(Material shown Opens)

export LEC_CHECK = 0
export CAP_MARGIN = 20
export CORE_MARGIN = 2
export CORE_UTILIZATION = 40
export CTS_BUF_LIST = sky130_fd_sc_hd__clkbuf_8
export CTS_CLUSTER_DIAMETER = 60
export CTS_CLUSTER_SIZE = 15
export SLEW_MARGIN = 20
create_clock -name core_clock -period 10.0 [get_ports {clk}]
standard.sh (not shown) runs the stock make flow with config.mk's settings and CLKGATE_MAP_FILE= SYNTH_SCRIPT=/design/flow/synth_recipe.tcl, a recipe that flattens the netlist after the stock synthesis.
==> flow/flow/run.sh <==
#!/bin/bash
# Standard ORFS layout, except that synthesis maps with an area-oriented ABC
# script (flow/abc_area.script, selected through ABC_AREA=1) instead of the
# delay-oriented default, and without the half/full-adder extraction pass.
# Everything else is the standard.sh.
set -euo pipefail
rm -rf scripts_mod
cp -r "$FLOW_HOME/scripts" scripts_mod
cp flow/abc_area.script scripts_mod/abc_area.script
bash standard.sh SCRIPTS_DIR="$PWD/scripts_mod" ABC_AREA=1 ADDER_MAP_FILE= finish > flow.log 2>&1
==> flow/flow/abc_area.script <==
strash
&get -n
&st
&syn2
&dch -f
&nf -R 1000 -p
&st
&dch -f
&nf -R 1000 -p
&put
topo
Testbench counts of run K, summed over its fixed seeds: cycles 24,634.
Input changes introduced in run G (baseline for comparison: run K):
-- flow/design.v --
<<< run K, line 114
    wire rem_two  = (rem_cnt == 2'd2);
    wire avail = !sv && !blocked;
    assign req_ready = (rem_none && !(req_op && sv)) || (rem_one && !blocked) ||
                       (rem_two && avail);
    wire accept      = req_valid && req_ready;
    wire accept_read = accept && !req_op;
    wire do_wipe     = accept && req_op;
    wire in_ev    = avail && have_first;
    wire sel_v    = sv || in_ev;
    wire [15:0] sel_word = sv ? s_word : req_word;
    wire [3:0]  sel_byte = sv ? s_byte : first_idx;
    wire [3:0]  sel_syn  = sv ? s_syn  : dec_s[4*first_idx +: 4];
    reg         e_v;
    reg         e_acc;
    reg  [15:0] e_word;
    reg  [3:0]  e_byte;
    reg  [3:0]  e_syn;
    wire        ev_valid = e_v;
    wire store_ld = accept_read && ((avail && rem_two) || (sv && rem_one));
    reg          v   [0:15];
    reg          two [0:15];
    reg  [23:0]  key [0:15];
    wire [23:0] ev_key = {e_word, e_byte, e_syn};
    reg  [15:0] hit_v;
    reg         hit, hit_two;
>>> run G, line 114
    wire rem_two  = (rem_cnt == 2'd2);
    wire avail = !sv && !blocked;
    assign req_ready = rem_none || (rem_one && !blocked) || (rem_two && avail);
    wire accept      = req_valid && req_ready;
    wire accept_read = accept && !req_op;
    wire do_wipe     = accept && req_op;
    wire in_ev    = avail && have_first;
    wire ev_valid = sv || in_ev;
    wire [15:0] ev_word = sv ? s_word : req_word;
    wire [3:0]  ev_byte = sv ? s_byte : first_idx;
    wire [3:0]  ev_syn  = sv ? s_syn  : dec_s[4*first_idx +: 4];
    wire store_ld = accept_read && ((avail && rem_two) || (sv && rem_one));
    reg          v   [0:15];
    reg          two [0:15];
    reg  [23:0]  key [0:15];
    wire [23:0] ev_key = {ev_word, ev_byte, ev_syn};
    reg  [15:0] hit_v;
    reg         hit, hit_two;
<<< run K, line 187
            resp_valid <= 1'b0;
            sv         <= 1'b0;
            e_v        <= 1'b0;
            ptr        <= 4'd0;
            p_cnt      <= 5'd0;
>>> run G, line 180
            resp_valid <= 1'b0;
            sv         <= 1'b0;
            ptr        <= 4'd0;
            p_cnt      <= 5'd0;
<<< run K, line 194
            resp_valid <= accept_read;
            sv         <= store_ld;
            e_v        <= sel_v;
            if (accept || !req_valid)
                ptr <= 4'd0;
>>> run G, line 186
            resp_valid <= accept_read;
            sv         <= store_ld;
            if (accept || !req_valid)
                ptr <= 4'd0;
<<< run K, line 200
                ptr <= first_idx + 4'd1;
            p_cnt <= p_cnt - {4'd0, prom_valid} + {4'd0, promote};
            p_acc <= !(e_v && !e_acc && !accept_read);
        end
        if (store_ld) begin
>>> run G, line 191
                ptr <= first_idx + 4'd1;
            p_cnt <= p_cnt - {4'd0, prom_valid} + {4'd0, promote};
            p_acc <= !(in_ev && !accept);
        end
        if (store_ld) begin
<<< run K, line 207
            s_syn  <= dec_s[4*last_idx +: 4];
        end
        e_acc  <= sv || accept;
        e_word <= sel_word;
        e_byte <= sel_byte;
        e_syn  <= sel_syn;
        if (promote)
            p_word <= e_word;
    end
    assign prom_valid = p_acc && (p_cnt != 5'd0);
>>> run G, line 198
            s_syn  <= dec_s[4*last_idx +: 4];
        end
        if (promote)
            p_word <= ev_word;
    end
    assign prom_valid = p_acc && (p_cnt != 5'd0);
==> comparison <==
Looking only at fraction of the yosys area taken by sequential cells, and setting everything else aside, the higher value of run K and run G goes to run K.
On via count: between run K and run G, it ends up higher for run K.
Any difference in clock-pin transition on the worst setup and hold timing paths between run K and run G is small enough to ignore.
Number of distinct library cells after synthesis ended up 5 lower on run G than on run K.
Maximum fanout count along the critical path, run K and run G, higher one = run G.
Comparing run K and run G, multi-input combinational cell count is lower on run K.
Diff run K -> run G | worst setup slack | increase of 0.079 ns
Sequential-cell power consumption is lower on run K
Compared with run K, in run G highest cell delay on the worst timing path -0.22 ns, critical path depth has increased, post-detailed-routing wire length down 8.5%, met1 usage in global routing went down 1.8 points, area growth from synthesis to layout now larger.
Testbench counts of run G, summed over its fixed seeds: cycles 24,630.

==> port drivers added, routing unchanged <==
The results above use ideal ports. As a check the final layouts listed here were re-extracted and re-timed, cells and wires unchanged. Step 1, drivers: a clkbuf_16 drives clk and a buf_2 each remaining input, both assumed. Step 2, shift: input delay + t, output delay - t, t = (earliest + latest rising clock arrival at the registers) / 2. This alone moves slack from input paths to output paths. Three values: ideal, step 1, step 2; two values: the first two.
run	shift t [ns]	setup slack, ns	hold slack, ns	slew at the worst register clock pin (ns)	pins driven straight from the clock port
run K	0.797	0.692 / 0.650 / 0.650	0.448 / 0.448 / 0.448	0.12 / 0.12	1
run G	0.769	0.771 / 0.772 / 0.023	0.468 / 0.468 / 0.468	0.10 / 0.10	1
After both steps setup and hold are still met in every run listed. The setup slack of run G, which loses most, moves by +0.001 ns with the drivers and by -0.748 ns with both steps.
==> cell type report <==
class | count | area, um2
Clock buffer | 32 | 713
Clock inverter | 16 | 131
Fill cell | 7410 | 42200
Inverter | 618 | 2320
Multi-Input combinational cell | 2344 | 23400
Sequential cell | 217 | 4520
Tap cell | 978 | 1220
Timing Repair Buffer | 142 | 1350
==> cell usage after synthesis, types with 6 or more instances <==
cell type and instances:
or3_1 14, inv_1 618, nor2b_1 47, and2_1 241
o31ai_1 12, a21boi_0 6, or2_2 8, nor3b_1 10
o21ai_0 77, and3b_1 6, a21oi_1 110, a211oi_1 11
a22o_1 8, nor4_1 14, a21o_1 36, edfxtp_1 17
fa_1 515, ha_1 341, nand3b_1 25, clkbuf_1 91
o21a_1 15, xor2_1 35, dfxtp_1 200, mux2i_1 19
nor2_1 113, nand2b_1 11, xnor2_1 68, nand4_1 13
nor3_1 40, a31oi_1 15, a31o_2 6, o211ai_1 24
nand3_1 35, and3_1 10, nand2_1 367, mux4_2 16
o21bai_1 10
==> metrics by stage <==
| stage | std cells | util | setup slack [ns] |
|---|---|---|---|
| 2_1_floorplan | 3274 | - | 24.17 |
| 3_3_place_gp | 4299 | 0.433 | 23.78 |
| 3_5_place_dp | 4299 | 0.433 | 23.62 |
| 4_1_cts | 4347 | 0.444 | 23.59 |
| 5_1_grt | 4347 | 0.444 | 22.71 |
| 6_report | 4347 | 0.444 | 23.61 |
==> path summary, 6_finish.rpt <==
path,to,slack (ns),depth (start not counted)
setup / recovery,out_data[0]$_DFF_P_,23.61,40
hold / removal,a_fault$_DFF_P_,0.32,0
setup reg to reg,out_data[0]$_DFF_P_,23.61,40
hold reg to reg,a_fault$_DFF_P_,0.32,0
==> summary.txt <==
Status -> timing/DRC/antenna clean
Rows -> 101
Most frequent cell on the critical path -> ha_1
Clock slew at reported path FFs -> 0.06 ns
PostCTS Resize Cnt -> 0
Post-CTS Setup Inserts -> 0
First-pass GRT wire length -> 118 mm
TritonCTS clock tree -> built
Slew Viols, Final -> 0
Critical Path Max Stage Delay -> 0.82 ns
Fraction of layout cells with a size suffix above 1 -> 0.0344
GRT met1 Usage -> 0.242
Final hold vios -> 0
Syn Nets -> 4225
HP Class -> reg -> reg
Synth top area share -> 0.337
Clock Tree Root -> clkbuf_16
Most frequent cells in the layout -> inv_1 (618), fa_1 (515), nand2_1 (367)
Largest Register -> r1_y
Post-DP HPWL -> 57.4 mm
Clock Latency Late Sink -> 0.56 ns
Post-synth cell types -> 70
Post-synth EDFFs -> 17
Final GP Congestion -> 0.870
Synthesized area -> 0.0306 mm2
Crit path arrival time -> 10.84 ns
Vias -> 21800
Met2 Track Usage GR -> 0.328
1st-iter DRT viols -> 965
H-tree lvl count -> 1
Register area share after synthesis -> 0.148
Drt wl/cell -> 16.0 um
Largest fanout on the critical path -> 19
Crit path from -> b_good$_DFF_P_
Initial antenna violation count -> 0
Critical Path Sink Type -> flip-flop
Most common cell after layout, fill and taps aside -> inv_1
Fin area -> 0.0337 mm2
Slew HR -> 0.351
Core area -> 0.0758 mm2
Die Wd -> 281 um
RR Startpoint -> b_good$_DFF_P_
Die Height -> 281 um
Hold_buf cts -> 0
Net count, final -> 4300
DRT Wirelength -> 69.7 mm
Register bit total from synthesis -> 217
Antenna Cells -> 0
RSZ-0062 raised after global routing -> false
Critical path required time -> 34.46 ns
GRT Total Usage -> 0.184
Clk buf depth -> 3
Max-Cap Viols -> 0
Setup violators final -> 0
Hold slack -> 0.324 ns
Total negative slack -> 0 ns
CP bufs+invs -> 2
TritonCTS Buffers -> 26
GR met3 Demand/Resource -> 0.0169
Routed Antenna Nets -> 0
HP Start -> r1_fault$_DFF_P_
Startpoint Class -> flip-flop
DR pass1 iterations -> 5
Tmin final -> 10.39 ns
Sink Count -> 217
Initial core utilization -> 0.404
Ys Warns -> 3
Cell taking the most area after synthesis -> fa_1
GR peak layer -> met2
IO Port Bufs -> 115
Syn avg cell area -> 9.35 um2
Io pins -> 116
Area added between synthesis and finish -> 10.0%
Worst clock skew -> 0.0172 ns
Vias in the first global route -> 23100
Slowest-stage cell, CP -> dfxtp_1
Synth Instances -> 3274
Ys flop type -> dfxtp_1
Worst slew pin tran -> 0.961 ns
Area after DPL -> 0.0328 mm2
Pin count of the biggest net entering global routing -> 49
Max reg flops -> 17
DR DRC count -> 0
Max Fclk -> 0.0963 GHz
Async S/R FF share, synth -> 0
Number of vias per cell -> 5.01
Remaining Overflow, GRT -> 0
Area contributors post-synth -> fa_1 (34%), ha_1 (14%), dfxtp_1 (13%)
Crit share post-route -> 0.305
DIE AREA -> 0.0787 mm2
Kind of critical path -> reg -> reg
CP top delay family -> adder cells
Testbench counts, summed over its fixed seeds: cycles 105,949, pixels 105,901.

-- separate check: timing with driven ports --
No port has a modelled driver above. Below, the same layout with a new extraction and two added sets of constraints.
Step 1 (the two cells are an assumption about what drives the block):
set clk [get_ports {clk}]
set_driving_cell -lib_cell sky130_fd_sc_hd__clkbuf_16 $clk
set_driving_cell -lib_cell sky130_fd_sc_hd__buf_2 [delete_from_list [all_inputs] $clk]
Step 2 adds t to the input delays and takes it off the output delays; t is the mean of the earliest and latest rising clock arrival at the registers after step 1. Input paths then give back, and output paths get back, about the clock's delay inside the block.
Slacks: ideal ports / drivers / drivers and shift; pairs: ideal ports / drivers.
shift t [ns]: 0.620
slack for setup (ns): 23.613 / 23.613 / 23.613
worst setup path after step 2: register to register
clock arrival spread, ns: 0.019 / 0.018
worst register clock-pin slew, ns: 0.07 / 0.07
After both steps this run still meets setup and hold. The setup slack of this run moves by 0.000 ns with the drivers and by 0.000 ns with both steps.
This is an optimization exercise on Yosys and OpenROAD, whose aim is small area, a short achievable clock period and few clock cycles, not a production implementation. Function was checked by simulation only, so behaviour that the tests miss may differ from the original. Power figures rest on the tool's default switching activity, not on a simulated workload.

==> flow/design.v (outline; a module is shown in full before it is edited, if it fits) <==
// module mac_agen: 98 lines
// module mac_add: 26 lines
// module mac_form_o: 39 lines
// module mac_rsb: 13 lines
// module mac_seq_tile: 401 lines
// module mac_mul: 1148 lines
module mac_seq_tile (
    input  wire        clk,
    input  wire        rst,
    input  wire        start,
    input  wire        a_signed,
    input  wire        b_signed,
    input  wire [30:0] ag0_cfg,
    input  wire [30:0] ag1_cfg,
    output wire        busy,
    output reg         done,
    output wire [5:0]  i_addr,
    input  wire [31:0] i_rdata,
    output wire [7:0]  x_addr,
    output wire        x_we,
    output wire [15:0] x_wdata,
    input  wire [15:0] x_rdata,
    output wire [7:0]  y_addr,
    output wire        y_we,
    output wire [15:0] y_wdata,
    input  wire [15:0] y_rdata,
    output reg  [39:0] acc,
    output reg  [15:0] out,
    output reg  [3:0]  bx,
    output reg         ovf,
    output reg         fault,
    output reg  [1:0]  fault_code,
    output reg  [5:0]  pc
);
  // ...
==> flow/flow/run.sh <==
#!/bin/bash
# The standard layout (the standard flow's synthesis, floorplan, placement, CTS and routing),
# with repair_timing asked for 14 ns more setup slack than the clock period needs,
# so that the tools size the critical paths for speed. The design, its synthesis,
# clock and constraints are the standard flow's; each tool's output goes to its own log.
set -euo pipefail
bash standard.sh synth > synth.log 2>&1
bash standard.sh SETUP_SLACK_MARGIN=14 TNS_END_PERCENT=5 finish > layout.log 2>&1
==> flow/standard.sh <==
#!/bin/bash
# synth_recipe.tcl (not shown) runs the flow's synth.tcl, then flattens the netlist and writes it again
# the make line also repeats each setting of config.mk as NAME=value (left out here)
make -C /OpenROAD-flow-scripts/flow DESIGN_CONFIG=/design/flow/config.mk WORK_HOME=/design/flow/orfs CLKGATE_MAP_FILE= SYNTH_SCRIPT=/design/flow/synth_recipe.tcl "${@:-finish}"
==> flow/config.mk <==
export PLATFORM = sky130hd
export DESIGN_NAME = mac_seq_tile
export DESIGN_NICKNAME = mac_seq_tile
export VERILOG_FILES = /design/flow/design.v
export SDC_FILE = /design/flow/constraint.sdc
export NUM_CORES = 4
export LEC_CHECK = 0
export CAP_MARGIN = 20
export CORE_MARGIN = 2
export CORE_UTILIZATION = 40
export SLEW_MARGIN = 20
==> flow/constraint.sdc <==
create_clock -name core_clock -period 20.0 [get_ports {clk}]
set_input_delay 4.0000 -clock core_clock [delete_from_list [all_inputs] [get_ports {clk}]]
set_output_delay 4.0000 -clock core_clock [all_outputs]
set_load 0.01 [all_outputs]
==> results.py, run 1 <==
metrics = {
    "synthesis": {
        "synth_area_um2": 40800,
        "synth_top_cell_by_area": "dfxtp_1",
        "netlist.area_leader.share": 0.242,
        "async_reset_ff_frac": 0,
    },
    "routing": {
        "routed-wl-met2_um": 62900,
        "wire_per_inst_um": 20.8,
    },
    "place": {
        "pre_cts_slack_ns": 11.82,
        "place_area_um2": 44500,
        "gp_congestion": 0.922,
    },
    "cells_and_area": {
        "final_cell_mix": "nand2_1 (499), dfxtp_1 (454), inv_1 (411)",
        "n_clock_buffer": 81,
        "buffers": 455,
        "sh_seq_area": 0.232,
        "largest_reg_flops": 40,
    },
    "cts": {
        "cts_sinks": 542,
        "cts_tree": "yes",
        "clk_pin_slew_ns": 0.06,
        "post_cts_buffers": 83,
    },
    "power_and_ir_drop": {
        "powerDensity_nw_per_um2": 96.9,
        "peakVddDrop_mv": 0.133,
        "internal-power_uw": 2970,
    },
    "run_status": {
        "status": "no timing/DRC/antenna violations",
    },
    "floorplanning": {
        "initial_utilization": 0.403,
        "io_pins": 259,
        "die_x_um": 324,
        "die_area_um2": 105000,
    },
    "setup_path": {
        "crit_slowest_cell": "fa_2",
        "cp-startpoint": "i_rdata[1]",
    },
    "timing": {
        "setup_ws_ns": 13.76,
    },
    "grt": {
        "grt_use_met1": 0.324,
        "grt_use_met3": 0.0353,
        "grt_pass1_vias": 34265,
    },
    "min_path": {
        "hp-start": "r_mac",
    },
}
Testbench counts, summed over its fixed seeds: cycles 39,288.
==> run 2, diff against run 1 <==
==> flow/flow/run.sh (replaced) <==
#!/bin/bash
# The standard layout (the standard flow's synthesis, floorplan, placement, CTS and routing),
# with repair_timing asked for 13 ns more setup slack than the clock period needs,
# so that the tools size the critical paths for speed. The design, its synthesis,
# clock and constraints are the standard flow's; each tool's output goes to its own log.
set -euo pipefail
bash standard.sh synth > synth.log 2>&1
bash standard.sh SETUP_SLACK_MARGIN=13 finish > layout.log 2>&1
==> results.py, run 2 <==
metrics = {
    "run_status": {
        "status": "no timing/DRC/antenna violations",
    },
    "timing": {
        "min_period_ns": 6.95,
        "fin_skew_ns": 0.0201,
        "period_share": 0.347,
        "grt_setup_unrepaired": "false",
        "setup-tns-final_ns": 0,
        "timing_worst_slew_pin_value_ns": 1.14,
        "hold_violations": 0,
        "report.final.slew_viol_count": 0,
        "max_slew_margin": 0.241,
        "finalSetupViolations": 0,
        "fmax_ghz": 0.144,
    },
    "synthesis": {
        "ys_warn_count": 7,
        "synth.distinct_cells": 94,
        "netlist_top_cells_count": "nand2_1 (504), dfxtp_1 (494), inv_1 (425), nor2_1 (381), a21oi_1 (341)",
        "netlist.area_leader.share": 0.242,
        "synth_top_cell_by_area": "dfxtp_1",
        "synth_area_leaders": "dfxtp_1 (24%), fa_1 (14%), ha_1 (5.7%)",
        "synth.most_common_cell": "nand2_1",
        "synth.ff_latch_count": 542,
        "synth_fp_nets": 5280,
        "synth_edf_count": 48,
        "synth_seq_area_share": 0.277,
        "synth_flop_cell": "dfxtp_1",
        "postSynthCellCount": 4675,
        "syn_avg_cell_area_um2": 8.74,
        "synth_area_um2": 40800,
        "async_reset_ff_frac": 0,
    },
    "floorplanning": {
        "row_count": 117,
        "die_area_um2": 105000,
        "die_height_um": 324,
        "initial_utilization": 0.403,
        "io_pins": 259,
        "die_x_um": 324,
        "core_area_um2": 101000,
    },
    "setup_path": {
        "crit_chain": "clkdlybuf4s50_1 > nor3_1 > a21o_1 > a21oi_2 > or2_4 > buf_6 > o21ai_2 > or2_2 > nor3_4 > buf_12 > mux2i_4 > buf_12",
        "cp_max_fo": 22,
        "ff2ff_path_depth": 24,
        "crit_arrival_ns": 7.28,
        "startpoint_type": "input port",
        "critical_path.top_delay_family": "buffers and inverters",
        "crit_slowest_cell": "clkdlybuf4s50_1",
        "cpMostUsedCell": "buf_12",
        "cp.depth": 12,
        "crit_path_max_incr_delay_ns": 0.71,
        "worst_setup_path_end_kind": "flop",
        "cp.required_ns": 20.34,
        "path_buf_inv": 4,
        "path_class": "input port to flop",
    },
    "grt": {
        "grtUsageTotal": 0.240,
        "grt_pass1_wl_um": 196000,
        "grt_max_degree": 94,
        "antenna_found_initial": 11,
        "grt_pass1_vias": 33763,
        "grt_overflow": 0,
    },
    "cells_and_area": {
        "final_cell_mix": "nand2_1 (504), dfxtp_1 (464), inv_1 (424)",
        "final_common_cell": "nand2_1",
        "largest_reg_flops": 40,
        "drive_gt1_frac": 0.0805,
        "area_delta_synth_final_pct": 15.7,
        "nFillCells": 9773,
        "largest_register": "acc",
        "nNetsFinal": 5401,
        "fin_area_um2": 47300,
        "biggestRegsByFlops": "acc (40), hold (19)",
    },
    "routing": {
        "dr.pass1.iters": 7,
        "top_layer": "met5",
        "via_per_inst": 5.46,
        "wl_met1_um": 54400,
        "drt_iter0_drc": 2570,
        "ant_nets": 0,
        "route.met3.wl_um": 6910,
        "drc": 0,
        "routed-wl-met2_um": 60600,
        "routed_wl_um": 126000,
        "num_vias": 33952,
        "wire_per_inst_um": 20.2,
    },
    "min_path": {
        "hold_depth": 0,
        "hold_class": "flop to flop",
    },
    "power_and_ir_drop": {
        "powerDensity_nw_per_um2": 93.6,
        "pwr-share-comb": 0.424,
        "p_seq_frac": 0.287,
        "leakage_uw": 0.0186,
        "pwr-share-clk": 0.289,
        "internal-power_uw": 2760,
        "netSwitchingPower_uw": 1660,
        "peakVddDrop_mv": 0.113,
        "switching_share": 0.376,
    },
    "cts": {
        "clk_latency_ns": 0.64,
        "cts_sinks": 542,
        "cts_tree": "yes",
        "cts.path.max_buffers": 3,
        "h-tree-depth": 3,
        "root_buffer": "clkbuf_16",
        "cts_hold_buf": 0,
        "cts_inserted_buffers": 66,
        "clk_pin_slew_ns": 0.06,
    },
    "place": {
        "hpwlAfterDp_um": 93800,
        "place_area_um2": 44400,
        "gp_congestion": 0.903,
        "io_buffers": 256,
    },
    "flow_run": {
        "drv_cap": 0,
    },
}
==> run 2: power groups by stage <==
stage,sequential [uW],combinational [uW],clock (uW)
after floorplan,1240,1400,0
final,1270,1870,1280
after detailed placement,1290,1810,0
after global routing,1280,2130,1350
after global placement,1290,1780,0
after CTS,1270,1830,1300
From an optimization exercise on the open Yosys and OpenROAD flow, aimed at small area, a short achievable clock period and few clock cycles per item; shortcuts taken in it are not production practice.
In this exercise RTL edits were held to simulation tests only and were not proved equivalent to the original.
Power figures rest on the tool's default switching activity, not on a simulated workload.

== JK ==
Design de_sha2_core, start of the top module:
module de_sha2_core (
    input  wire         clk,
    input  wire         rst,           
    input  wire         in_valid,
    output wire         in_ready,
    input  wire [31:0]  in_data,
    input  wire         in_last,       
    input  wire         in_mode,       
    output wire         out_valid,
    input  wire         out_ready,
    output wire [255:0] out_digest
);
    reg  [31:0]  w [0:15];         
    reg  [31:0]  a, b, c, d, e, f, g, hh;
    reg  [31:0]  h0, h1, h2, h3, h4, h5, h6, h7;    
    reg  [1:0]   q;                
    reg          run;              
    reg  [5:0]   t;                
    reg  [31:0]  zs, zc;           
    wire [31:0]  kq;               
    reg          fin_pend;         
    reg          op_fin;           
    reg          op_ivl;           
    reg          ah_ready;         
    reg  [4:0]   wj;               
    reg  [3:0]   gap;              
    reg          open;             
    reg          nxt_first, nxt_last, nxt_mode;    
    reg          cur_first, cur_last, cur_mode;    
    reg          ov;               
    reg          dig_mode;         
    integer i;
    function [31:0] kfun;
        input [5:0] i;
        case (i)
            6'd0:  kfun = 32'h428a2f98; 6'd1:  kfun = 32'h71374491;
            6'd2:  kfun = 32'hb5c0fbcf; 6'd3:  kfun = 32'he9b5dba5;
            6'd4:  kfun = 32'h3956c25b; 6'd5:  kfun = 32'h59f111f1;
            6'd6:  kfun = 32'h923f82a4; 6'd7:  kfun = 32'hab1c5ed5;
            6'd8:  kfun = 32'hd807aa98; 6'd9:  kfun = 32'h12835b01;
            6'd10: kfun = 32'h243185be; 6'd11: kfun = 32'h550c7dc3;
            6'd12: kfun = 32'h72be5d74; 6'd13: kfun = 32'h80deb1fe;
            6'd14: kfun = 32'h9bdc06a7; 6'd15: kfun = 32'hc19bf174;
            6'd16: kfun = 32'he49b69c1; 6'd17: kfun = 32'hefbe4786;
            6'd18: kfun = 32'h0fc19dc6; 6'd19: kfun = 32'h240ca1cc;
            6'd20: kfun = 32'h2de92c6f; 6'd21: kfun = 32'h4a7484aa;
  ...
Size: roughly 3900 cells after synthesis, ~1100 flip-flops, ~300 I/O pins, ~0.045 mm² of cells after synthesis.
==> flow/config.mk <==
export PLATFORM = sky130hd
export DESIGN_NAME = de_sha2_core
export DESIGN_NICKNAME = de_sha2_core
export VERILOG_FILES = /design/flow/design.v
export SDC_FILE = /design/flow/constraint.sdc
export NUM_CORES = 4
export LEC_CHECK = 0
export ABC_AREA = 1
export CAP_MARGIN = 20
export CORE_MARGIN = 2
export CORE_UTILIZATION = 60
export CTS_BUF_LIST = sky130_fd_sc_hd__clkbuf_16
export CTS_CLUSTER_DIAMETER = 75
export CTS_CLUSTER_SIZE = 32
export PLACE_DENSITY = 0.72
export SETUP_SLACK_MARGIN = 5.0
export SLEW_MARGIN = 20
export SYNTH_HIERARCHICAL = 1
export SYNTH_MINIMUM_KEEP_SIZE = 0
==> flow/constraint.sdc <==
create_clock -name core_clock -period 10.0 [get_ports {clk}]
set_input_delay 2.0000 -clock core_clock [delete_from_list [all_inputs] [get_ports {clk}]]
set_output_delay 2.0000 -clock core_clock [all_outputs]
set_load 0.01 [all_outputs]
standard.sh (not shown) runs the stock make flow with config.mk's settings and CLKGATE_MAP_FILE= SYNTH_SCRIPT=/design/flow/synth_recipe.tcl, a recipe that flattens the netlist after the stock synthesis.
==> flow/flow/run.sh <==
#!/bin/bash
# Layout flow: the standard ORFS layout (standard.sh, unchanged synthesis,
# floorplan, power grid, placement, CTS and routing) with two settings passed
# to ORFS through its own environment variables:
#  - the port buffers that ORFS inserts on every input and output use
#    sky130_fd_sc_hd__buf_1 instead of the cell buffer_ports picks by default;
#  - clock tree synthesis runs with the same options as the standard flow
#    (sink clustering, clock net repair, clkbuf_16, clusters of at most 32
#    sinks within 75 um) but without dummy loads.
# Every tool's output goes to standard.log here; ORFS also keeps its per-step
# logs under orfs/logs.
set -euo pipefail
cd "$(dirname "$0")/.."
export BUFFER_PORTS_ARGS="-buffer_cell sky130_fd_sc_hd__buf_1"
export CTS_ARGS="-sink_clustering_enable -repair_clock_nets -sink_clustering_size 32 -sink_clustering_max_diameter 75 -buf_list sky130_fd_sc_hd__clkbuf_16 -dont_use_dummy_load"
bash standard.sh > standard.log 2>&1
Testbench counts of JK, summed over its fixed seeds: cycles 66,376, blocks 952.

(Material shown Closes)

Task directions
Begin at the first line of the entries above and copy every line exactly, ending with the line that contains "ev_valid = e_v;".

Exercise result
export LEC_CHECK = 0
export CAP_MARGIN = 20
export CORE_MARGIN = 2
export CORE_UTILIZATION = 40
export CTS_BUF_LIST = sky130_fd_sc_hd__clkbuf_8
export CTS_CLUSTER_DIAMETER = 60
export CTS_CLUSTER_SIZE = 15
export SLEW_MARGIN = 20
create_clock -name core_clock -period 10.0 [get_ports {clk}]
standard.sh (not shown) runs the stock make flow with config.mk's settings and CLKGATE_MAP_FILE= SYNTH_SCRIPT=/design/flow/synth_recipe.tcl, a recipe that flattens the netlist after the stock synthesis.
==> flow/flow/run.sh <==
#!/bin/bash
# Standard ORFS layout, except that synthesis maps with an area-oriented ABC
# script (flow/abc_area.script, selected through ABC_AREA=1) instead of the
# delay-oriented default, and without the half/full-adder extraction pass.
# Everything else is the standard.sh.
set -euo pipefail
rm -rf scripts_mod
cp -r "$FLOW_HOME/scripts" scripts_mod
cp flow/abc_area.script scripts_mod/abc_area.script
bash standard.sh SCRIPTS_DIR="$PWD/scripts_mod" ABC_AREA=1 ADDER_MAP_FILE= finish > flow.log 2>&1
==> flow/flow/abc_area.script <==
strash
&get -n
&st
&syn2
&dch -f
&nf -R 1000 -p
&st
&dch -f
&nf -R 1000 -p
&put
topo
Testbench counts of run K, summed over its fixed seeds: cycles 24,634.
Input changes introduced in run G (baseline for comparison: run K):
-- flow/design.v --
<<< run K, line 114
    wire rem_two  = (rem_cnt == 2'd2);
    wire avail = !sv && !blocked;
    assign req_ready = (rem_none && !(req_op && sv)) || (rem_one && !blocked) ||
                       (rem_two && avail);
    wire accept      = req_valid && req_ready;
    wire accept_read = accept && !req_op;
    wire do_wipe     = accept && req_op;
    wire in_ev    = avail && have_first;
    wire sel_v    = sv || in_ev;
    wire [15:0] sel_word = sv ? s_word : req_word;
    wire [3:0]  sel_byte = sv ? s_byte : first_idx;
    wire [3:0]  sel_syn  = sv ? s_syn  : dec_s[4*first_idx +: 4];
    reg         e_v;
    reg         e_acc;
    reg  [15:0] e_word;
    reg  [3:0]  e_byte;
    reg  [3:0]  e_syn;
    wire        ev_valid = e_v;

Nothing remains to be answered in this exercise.